I was reading an article yesterday about an Australian couple who hired a Thai surrogacy agency to have their children. A shady practice in itself but now it has been revealed that this man is sex offender and there are further accusations that the couple only took one of their children and left the other twin, who had Down’s Syndrome, in Thailand with the surrogate. It remains to be seen what the truth really is, but what caught my attention in this article is this section prenatal testing:
“David Farnell, who has three children from a previous relationship, said the problems began when they found out before the twins’ birth in December that the boy would have Down syndrome. The couple was angry that the surrogacy agency had not conducted tests earlier that could have detected the condition, because by the time they found out, it was too late in the pregnancy to abort the fetus. Had they known earlier, they probably would have terminated the pregnancy, David Farnell said.
‘I don’t think any parent wants a son with a disability,” he said. “Parents want their children to be healthy and happy.'”
I read posts all the time on various pregnancy and baby related discussion boards about prenatal testing. Parents post their concerns about the odds they have been given on their child having Down’s Syndrome or another condition. The replies, while attempting to be supportive, often are tales of how the person responding or a friend of theirs had a very high chance of their child having “X” condition but then they had a Perfectly Normal Happy and Healthy baby. The odds may seem high but don’t worry your baby may still be NORMAL. They may still be PERFECT. They may be HEALTHY and HAPPY. And every time I see one of these threads I respond with something like this: Imagine that a parent of a child with Down’s Syndrome was reading your comments. How do you think they would react to your implication that their child was not perfect, normal, happy or healthy?
Prenatal testing has given parents the potential to find out if their child has a developmental issues, some of which will mean the baby will not survive or that it will have a disability. It’s given parents a choice of raising a child with a disability or aborting them, but as one actor from the play Rare (made up of a cast who all have Down’s Syndrome) comments, that’s discrimination.
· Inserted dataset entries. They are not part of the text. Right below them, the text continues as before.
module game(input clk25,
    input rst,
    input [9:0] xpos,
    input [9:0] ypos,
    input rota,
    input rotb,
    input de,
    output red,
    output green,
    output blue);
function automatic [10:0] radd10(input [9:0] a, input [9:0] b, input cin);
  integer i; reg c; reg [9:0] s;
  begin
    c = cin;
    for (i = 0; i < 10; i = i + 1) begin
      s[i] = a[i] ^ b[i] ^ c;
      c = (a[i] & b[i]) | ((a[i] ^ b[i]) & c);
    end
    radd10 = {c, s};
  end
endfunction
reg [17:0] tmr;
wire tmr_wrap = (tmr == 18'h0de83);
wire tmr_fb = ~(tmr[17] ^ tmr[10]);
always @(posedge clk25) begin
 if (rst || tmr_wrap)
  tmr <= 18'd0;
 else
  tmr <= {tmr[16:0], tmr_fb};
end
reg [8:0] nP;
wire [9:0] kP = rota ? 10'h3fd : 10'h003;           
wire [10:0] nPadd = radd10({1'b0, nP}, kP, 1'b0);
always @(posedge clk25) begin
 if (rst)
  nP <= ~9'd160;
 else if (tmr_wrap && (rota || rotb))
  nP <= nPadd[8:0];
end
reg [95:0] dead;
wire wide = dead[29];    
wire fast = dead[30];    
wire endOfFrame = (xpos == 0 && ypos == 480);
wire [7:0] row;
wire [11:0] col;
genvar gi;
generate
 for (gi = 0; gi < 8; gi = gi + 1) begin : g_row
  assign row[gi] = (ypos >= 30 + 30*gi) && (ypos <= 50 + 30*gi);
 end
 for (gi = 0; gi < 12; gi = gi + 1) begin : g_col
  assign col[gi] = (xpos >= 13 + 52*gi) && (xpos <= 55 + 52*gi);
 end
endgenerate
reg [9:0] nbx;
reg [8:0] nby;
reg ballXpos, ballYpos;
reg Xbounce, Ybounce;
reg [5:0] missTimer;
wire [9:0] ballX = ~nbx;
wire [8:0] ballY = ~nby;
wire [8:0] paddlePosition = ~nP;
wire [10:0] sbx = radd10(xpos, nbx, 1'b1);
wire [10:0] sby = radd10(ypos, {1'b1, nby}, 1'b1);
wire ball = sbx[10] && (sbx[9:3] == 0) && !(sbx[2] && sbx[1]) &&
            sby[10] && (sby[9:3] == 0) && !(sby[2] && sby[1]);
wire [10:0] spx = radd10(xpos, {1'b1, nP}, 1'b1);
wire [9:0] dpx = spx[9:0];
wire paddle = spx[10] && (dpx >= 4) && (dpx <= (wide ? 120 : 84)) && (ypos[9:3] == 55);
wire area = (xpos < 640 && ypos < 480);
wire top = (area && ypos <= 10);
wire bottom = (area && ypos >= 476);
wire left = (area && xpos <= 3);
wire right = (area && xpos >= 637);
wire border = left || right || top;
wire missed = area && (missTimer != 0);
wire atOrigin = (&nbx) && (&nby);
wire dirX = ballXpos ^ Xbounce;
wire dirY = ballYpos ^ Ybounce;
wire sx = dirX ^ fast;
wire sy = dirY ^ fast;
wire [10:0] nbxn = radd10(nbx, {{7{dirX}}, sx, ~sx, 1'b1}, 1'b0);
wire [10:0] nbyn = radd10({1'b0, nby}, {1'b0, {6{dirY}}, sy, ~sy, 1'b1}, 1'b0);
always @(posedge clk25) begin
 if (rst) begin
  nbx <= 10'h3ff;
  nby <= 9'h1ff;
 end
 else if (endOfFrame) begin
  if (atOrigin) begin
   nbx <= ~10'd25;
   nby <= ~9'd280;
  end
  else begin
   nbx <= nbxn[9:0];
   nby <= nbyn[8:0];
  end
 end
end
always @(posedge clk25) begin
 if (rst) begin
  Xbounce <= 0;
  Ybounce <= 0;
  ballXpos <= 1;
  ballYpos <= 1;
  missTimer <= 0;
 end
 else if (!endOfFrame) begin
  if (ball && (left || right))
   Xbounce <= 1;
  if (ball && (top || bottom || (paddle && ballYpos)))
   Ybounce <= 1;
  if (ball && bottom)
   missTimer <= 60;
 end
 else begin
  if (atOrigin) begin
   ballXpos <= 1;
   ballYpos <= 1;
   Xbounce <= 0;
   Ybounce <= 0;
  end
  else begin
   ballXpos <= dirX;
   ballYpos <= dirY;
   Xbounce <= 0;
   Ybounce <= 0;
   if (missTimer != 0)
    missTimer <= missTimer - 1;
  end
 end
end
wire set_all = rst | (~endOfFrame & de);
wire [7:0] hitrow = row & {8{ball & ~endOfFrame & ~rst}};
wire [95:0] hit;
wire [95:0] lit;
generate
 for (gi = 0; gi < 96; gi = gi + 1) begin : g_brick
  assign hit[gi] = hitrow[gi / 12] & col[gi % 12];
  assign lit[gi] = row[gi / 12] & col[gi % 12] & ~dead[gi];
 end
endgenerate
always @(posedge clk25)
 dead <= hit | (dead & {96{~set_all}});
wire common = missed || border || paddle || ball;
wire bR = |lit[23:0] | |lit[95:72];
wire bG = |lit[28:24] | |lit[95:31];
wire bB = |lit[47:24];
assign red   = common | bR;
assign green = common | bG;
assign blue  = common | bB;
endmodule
There is this notion that these babies, who do not have life threatening conditions, are damaged and that they will not bring happiness to their parent’s lives. I haven’t been faced with this decision, so I can’t say what I would do; however, my friend’s with disabilities bring such joy to their parents’ lives and mine. Their families have not had it easy (who thinks it’s easy to raise any child?!), but they would not change their son/daughter.
Everyone who is faced with this question has to answer it for themselves, but what I’d like to see is for the world to stop using happy/healthy/perfect/normal as a descriptor for a child who does not have a diagnosed disability. Perhaps if we all supported the idea that every child, no matter what their abilities, was perfect and normal there would be fewer parents who felt they had to abort a DS fetus. There might be more parents who felt that adding a disabled child to their family was not an end to happiness but a joyful addition.